If you’ve been going low carb and haven’t seen drastic amounts of weight dropping, then that’s probably normal. Slow and steady wins the race folks. As long as you’re seeing some progress, even small amounts, then the diet is working for you. Give your body time to get used to the new nutrition plans before you jump ship to another trendy diet. Fat loss is a process – and a slow one.
9. You’ve been low carb for too long.
That’s right, chronic low carb dieting can actually stop your fat loss. Total carb depletion eliminates your energy fueling glycogen stores, depresses your immune function and can actually decrease your metabolism. But this is can be an easy (and delicious) problem to solve – add regular “re-feeds” or cheat meals to keep your metabolism flexible and fat stores burning.
10. You don’t have enough protein.
When you reduce one of your nutrients, you have to make that ground up somewhere else. And that means proteins and fats.
Calculating your macros can give you a good starting place for how much protein to eat. Or you can go by the other rule of thumb -1.5 grams of protein for each pound of lean muscle mass (yes, you’ll need to know your body fat percentage to get this).
But if you’re still struggling to drop that weight, you might need an extra boost in protein. Increase your protein by about 20% more for a week or two and see what your body response is. Then tweak it from there.

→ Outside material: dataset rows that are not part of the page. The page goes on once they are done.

File: src/hjn_fifo.sv
// Two-entry word queue used between the front, the back and the result port.
`timescale 1ns / 1ps
module hjn_fifo #(
  parameter int unsigned WIDTH = 8
) (
  input  logic             clk_i,
  input  logic             rst_ni,
  input  logic             push_i,
  input  logic [WIDTH-1:0] wdata_i,
  output logic             full_o,
  input  logic             pop_i,
  output logic [WIDTH-1:0] rdata_o,
  output logic             empty_o
);

  logic [WIDTH-1:0] mem_q [2];
  logic             wr_ptr_q, rd_ptr_q;
  logic [1:0]       cnt_q;
  logic             do_push, do_pop;

  assign full_o  = (cnt_q == 2'd2);
  assign empty_o = (cnt_q == 2'd0);
  assign do_push = push_i && !full_o;
  assign do_pop  = pop_i && !empty_o;
  assign rdata_o = mem_q[rd_ptr_q];

  always_ff @(posedge clk_i or negedge rst_ni) begin
    if (!rst_ni) begin
      wr_ptr_q <= 1'b0;
      rd_ptr_q <= 1'b0;
      cnt_q    <= 2'd0;
    end else begin
      if (do_push) wr_ptr_q <= ~wr_ptr_q;
      if (do_pop) rd_ptr_q <= ~rd_ptr_q;
      if (do_push && !do_pop) cnt_q <= cnt_q + 2'd1;
      else if (do_pop && !do_push) cnt_q <= cnt_q - 2'd1;
    end
  end

  always_ff @(posedge clk_i) begin
    if (do_push) mem_q[wr_ptr_q] <= wdata_i;
  end

endmodule

File: config.mk
export PLATFORM = sky130hd
export DESIGN_NAME = hjn_fifo
export DESIGN_NICKNAME = d
export VERILOG_FILES = /design/src/hjn_fifo.sv
export SDC_FILE = /design/constraint.sdc
export NUM_CORES = 1
export LEC_CHECK = 0
export BUFFER_PORTS_ARGS = -buffer_cell sky130_fd_sc_hd__buf_2
export CAP_MARGIN = 0
export CORE_MARGIN = 2
export CORE_UTILIZATION = 30
export CTS_BUF_LIST = sky130_fd_sc_hd__clkbuf_8
export DETAILED_ROUTE_END_ITERATION = 12
export GPL_TIMING_DRIVEN = 0
export SYNTH_ARGS = -nofsm -noshare
export SYNTH_HDL_FRONTEND = slang
export SYNTH_SLANG_ARGS = --single-unit
File: constraint.sdc
create_clock -name clk_i -period 1.4 [get_ports clk_i]
set_input_delay 0.42 -clock clk_i [delete_from_list [all_inputs] [get_ports clk_i]]
set_output_delay 0.42 -clock clk_i [all_outputs]
set_load 0.005 [all_outputs]
==> summary.txt <==
Min path
  – Worst min-delay path class: in -> reg

Synthesis
  – Register area share after synthesis: 0.742
  – Mapped cell area: 782 sq um
  – Mux cell area share after synthesis: 0.115
  – Synthesized flop and latch total: 20
  – XOR/XNOR Fraction of Synth Area: 0.0656
  – Mapped Cells: 44
  – Post-synthesis adder-cell area fraction: 0.0160
  – Post-synth cell types: 15
  – Post-Synth Simple-Gate Area: 0.0384
  – Largest family of logic cells by synthesized area: multiplexers
  – Synth warn: 0
  – Synthesized Nets: 57
  – Compound-Gate Fraction of Synth Area: 0.00640
  – Synthesized area per cell: 17.8 sq um

Finish
  – Layout area overhead: 47.2%
  – Multi-input logic area: 265 sq um
  – FF+latch area: 582 sq um
  – Ant diodes: 0
  – Commonest non-fill, non-tap cells in the layout: 16 x edfxtp_1, 13 x buf_2, 11 x buf_6
  – Most common cell after layout, fill and taps aside: edfxtp_1
  – Filler Cells Inserted: 221
  – Final Net Count: 88
  – Ratio of cells with drive above 1 in the final layout: 0.635

Global route
  – First-pass GRT wire length: 1830 um
  – Vias in the first global route: 424
  – Total Routing Usage GR: 0.0914
  – Gr ovfl total: 0
  – Pin count of the biggest net entering global routing: 12
  – Initial antenna violation count: 0

Placed design
  – Gp weighted congestion: 0.711
  – IO buf count: 21
  – Post-Place Worst Slack: -237 ps
  – Dpl hpwl: 839 um

Clock network
  – Root buf cell: clkbuf_8
  – Num Clock Sinks: 20
  – Num CTS Buffers: 3
  – H-tree Lvls: 1
  – Worst skew pair latency: 250 ps
  – CTS clk-pin slew, worst paths: 70 ps
  – CTS tree: built
  – Clock Tree Buf Depth: 2

STA
  – Slew HR: 0.735
  – Fmax: 613 MHz
  – # setup viols final: 8
  – Clock Skew: 3.00 ps
  – Slew Viols, Final: 0
  – Clock period minus worst slack: 1630 ps
  – Final WS setup: -232 ps
  – Setup tns final: -1800 ps
  – RSZ-0062 raised after global routing: yes
  – Period utilization: 1.17
  – Worst-Margin Slew: 397 ps
  – Final-report hold violation count: 0

Worst setup path
  – Critical Path AT: 1210 ps
  – Endpoint class of the critical path: output port
  – CP Data Required Time: 980 ps
  – R2R Path Start: cnt_q[0]
  – Reg2reg end: cnt_q[1]
  – Setup crit start: rd_ptr_q
  – Cells on worst reg2reg path: 7
  – Critical path endpoint: rdata_o[0]
  – WS Path Type: reg -> out
  – R2R Setup Slk: 70 ps
  – Worst-path fanout max: 5
  – Startpoint types: flop

Die
  – Core Area: 2480 sq um
  – Starting Density: 0.316
  – IO Pins: 22
  – Die X: 55.1 um
  – Placement row count: 18
  – Die ar.: 3030 sq um
  – Die Y: 55.1 um

Power
  – Reg power frac: 0.398
  – Lkg Pwr: 0.491 nW
  – P_int: 0.00170 W
  – Combinational group share of total power: 0.450
  – Cell Pwr Density: 2070 nW/um^2
  – VDD IR-drop max: 1.09 mV
  – Clk network pwr share: 0.153
  – Net Sw Power: 0.000681 W
  – Switching Share: 0.286
  – Pwr Total: 0.00238 W

Outcome
  – Violated checks: setup timing
  – Outcome: finished with violations

Route
  – Routed len/inst: 12.2 um
  – Drt total wl: 1270 um
  – Via count: 450
  – Drt via density: 4.33
  – Iter 0 DRT Violations: 2
  – DRC viols: 0
  – DR pass1 iterations: 2
  – Final ANT Viol Nets: 0

Run
  – Number of max-cap violations: 0
cell families (layout without fill, tap and decap cells):
group	count (synthesis)	after routing
AOI/OAI and AO/OA	1	1
muxes	8	8
buffers and inverters	3	33
and+or+nand+nor	6	6
xor gates and xnor gates	5	5
adders and majority gates	1	1
DFF	20	20
synthesized netlist by cell type:
library cell,instances,share of area
and3_1,1,0.0080
buf_2,1,0.0064
dfrtp_1,4,0.13
edfxtp_1,16,0.61
ha_1,1,0.016
inv_1,2,0.0096
mux2_1,6,0.086
mux2_2,2,0.029
nand2_2,1,0.0080
nand2b_1,1,0.0080
nor2_1,3,0.014
o21ai_1,1,0.0064
xnor2_1,2,0.022
xnor2_2,1,0.021
xor2_1,2,0.022
registers in the layout, summed over array words and instances, names as in the netlist:
name	flops
rd_ptr_q	1
mem_q	16
cnt_q	2
wr_ptr_q	1
per-layer routing:
layer	vias to the layer above	global-route usage	wire (um)
met3	0	0.0349	95
met5	-	0	0
li1	219	-	-
met1	217	0.107	508
met4	0	0.0610	0
met2	14	0.139	662
stage by stage:
step	cell area (sq um)	hold slack, ps	std cells	utilization
5_1_grt	1150	342	104	0.465
3_3_place_gp	925	232	95	0.373
2_1_floorplan	782	124	44	-
4_1_cts	1050	348	103	0.424
6_report	1150	355	104	0.465
3_5_place_dp	925	231	95	0.373
critical path: stages, from the launching register on:
cell,delay (ps)
dfrtp_1,400
buf_6,150
mux2_4,300
buf_6,110
how the worst min path moves through the flow:
stage / startpoint / slack [ps] / depth (start not counted) / endpoint
6_report: wdata_i[3] / 350 / 1 / mem_q[0][3]
5_1_grt: wdata_i[3] / 340 / 1 / mem_q[0][3]
4_1_cts: wdata_i[3] / 350 / 1 / mem_q[1][3]
3_5_place_dp: rst_ni / 230 / 1 / cnt_q[0]
3_3_place_gp: rst_ni / 230 / 1 / cnt_q[0]
2_1_floorplan: rst_ni / 120 / 0 / cnt_q[0]
timing repair:
item,4_1_cts,5_1_grt
hold buffers,1,0
pin swaps,1,4
gates cloned,0,1
buffers inserted,3,0
gates resized for setup,11,22
setup endpoints to repair,18,11
endpoints found under the hold margin,4,0
layout make-up:
cell class,instances,area share
well taps,30,0.0326
flip-flops and latches,20,0.505
repair buffers,26,0.176
clock buffers,3,0.0359
inverters,2,0.00652
clock inverters,1,0.00326
multi-input cells,21,0.230
plain buffers,1,0.00978
power by group through the flow:
stage	Combinational, W	Clock [W]	Sequential [W]
floorplan	0.000416	0	0.000906
global placement	0.000615	0	0.000916
detailed placement	0.000620	0	0.000925
CTS	0.000823	0.000385	0.000922
global route	0.00118	0.000403	0.000965
finish	0.00107	0.000363	0.000946
(Power assumes the default switching activity.)
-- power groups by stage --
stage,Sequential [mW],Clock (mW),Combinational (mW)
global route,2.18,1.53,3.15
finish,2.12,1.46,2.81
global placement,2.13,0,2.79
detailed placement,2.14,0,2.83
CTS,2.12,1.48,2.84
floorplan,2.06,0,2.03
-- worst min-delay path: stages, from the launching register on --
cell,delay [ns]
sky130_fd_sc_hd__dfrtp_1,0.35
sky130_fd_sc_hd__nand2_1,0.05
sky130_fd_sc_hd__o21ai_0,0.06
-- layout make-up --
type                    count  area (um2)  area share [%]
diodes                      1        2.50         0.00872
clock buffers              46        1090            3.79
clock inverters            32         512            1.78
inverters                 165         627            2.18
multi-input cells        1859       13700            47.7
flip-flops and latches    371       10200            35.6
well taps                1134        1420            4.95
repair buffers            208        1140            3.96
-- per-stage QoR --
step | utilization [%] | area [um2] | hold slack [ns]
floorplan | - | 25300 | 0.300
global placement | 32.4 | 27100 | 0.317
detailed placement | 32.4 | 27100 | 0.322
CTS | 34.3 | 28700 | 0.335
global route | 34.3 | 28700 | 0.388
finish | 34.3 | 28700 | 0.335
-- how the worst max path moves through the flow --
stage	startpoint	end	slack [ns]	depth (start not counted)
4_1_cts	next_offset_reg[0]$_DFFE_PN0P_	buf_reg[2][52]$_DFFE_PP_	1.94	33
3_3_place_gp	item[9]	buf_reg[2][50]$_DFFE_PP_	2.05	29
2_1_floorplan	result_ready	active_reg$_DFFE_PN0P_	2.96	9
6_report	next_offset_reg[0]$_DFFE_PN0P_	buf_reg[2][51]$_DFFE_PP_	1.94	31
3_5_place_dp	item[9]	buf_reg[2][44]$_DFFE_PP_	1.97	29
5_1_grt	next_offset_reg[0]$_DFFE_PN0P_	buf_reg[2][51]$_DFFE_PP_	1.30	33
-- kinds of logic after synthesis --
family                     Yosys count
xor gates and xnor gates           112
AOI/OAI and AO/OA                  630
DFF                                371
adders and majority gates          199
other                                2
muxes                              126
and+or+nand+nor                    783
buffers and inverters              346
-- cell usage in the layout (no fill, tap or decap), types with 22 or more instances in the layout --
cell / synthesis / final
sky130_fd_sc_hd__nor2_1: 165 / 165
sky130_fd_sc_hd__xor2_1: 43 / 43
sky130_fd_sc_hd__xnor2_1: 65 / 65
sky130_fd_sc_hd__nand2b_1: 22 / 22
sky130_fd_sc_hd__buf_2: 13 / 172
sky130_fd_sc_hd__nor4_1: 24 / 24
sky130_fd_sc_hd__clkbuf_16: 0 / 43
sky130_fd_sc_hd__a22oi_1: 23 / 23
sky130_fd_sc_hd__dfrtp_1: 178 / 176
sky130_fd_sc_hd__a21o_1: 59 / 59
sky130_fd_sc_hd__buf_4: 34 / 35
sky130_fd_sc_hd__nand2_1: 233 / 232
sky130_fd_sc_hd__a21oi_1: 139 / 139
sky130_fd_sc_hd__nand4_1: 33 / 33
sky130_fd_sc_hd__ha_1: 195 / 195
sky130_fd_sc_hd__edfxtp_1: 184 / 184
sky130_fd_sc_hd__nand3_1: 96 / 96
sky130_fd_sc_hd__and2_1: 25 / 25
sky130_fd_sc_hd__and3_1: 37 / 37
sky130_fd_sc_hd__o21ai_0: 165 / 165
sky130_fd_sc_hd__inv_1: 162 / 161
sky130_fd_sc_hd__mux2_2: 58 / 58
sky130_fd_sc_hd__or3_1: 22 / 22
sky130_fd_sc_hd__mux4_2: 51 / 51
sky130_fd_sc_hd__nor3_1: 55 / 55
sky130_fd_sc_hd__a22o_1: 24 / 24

11. You’re low in sodium or potassium.
When you jump on the low carb bandwagon, you’re body starts getting rid of more sodium and water than it would on a high carb diet. This is what usually makes people feel tired or groggy.
Fix it with more salt. You can either just start salting your food more, take a supplement, or just chug some salty water each day. But researchers found that people who took about 3 grams of sodium and 2-3 grams of potassium actually had improved circulation and were able to maintain muscle mass better.
12. You’re deficient in magnesium.
Magnesium is the 4th most abundant mineral in your body. If you don’t have enough of it, you simply aren’t functioning well. And being deficient in magnesium can also lead to a whole snowball of other issues like heart issues, weak bones, poor bowel function – yep, magnesium does it all.
But what we care about – magnesium improves your insulin sensitivity. It tells your insulin receptors to switch on or off – and that means it controls our fat loss. Add a mag supplement to your daily intake if you’re low carb diet just isn’t giving you results.
13. You’ve got sneaky carbs in your diet:
Salad dressings, marinades, spice rubs, vinaigrettes, Worcestershire sauce, soy sauce, bouillon cubes, processed lunch meats, peanut butter, horseradish, ketchup – they ALL have hidden carbs and change your fat loss!
But food isn’t the only source of these sneaky carbohydrates. Prescription and over the counter medications, like cough syrups, even chewing gum can have carbs and sugars that spike your glucose and insulin levels and hurt your fat loss success.
14. You’re cheating on yourself.
If you’ve got all the things above on point and you’re still not seeing weight loss on your low carb diet, then you might just be the problem. The old saying goes – no one ever ate anything by accident. So what are you really eating?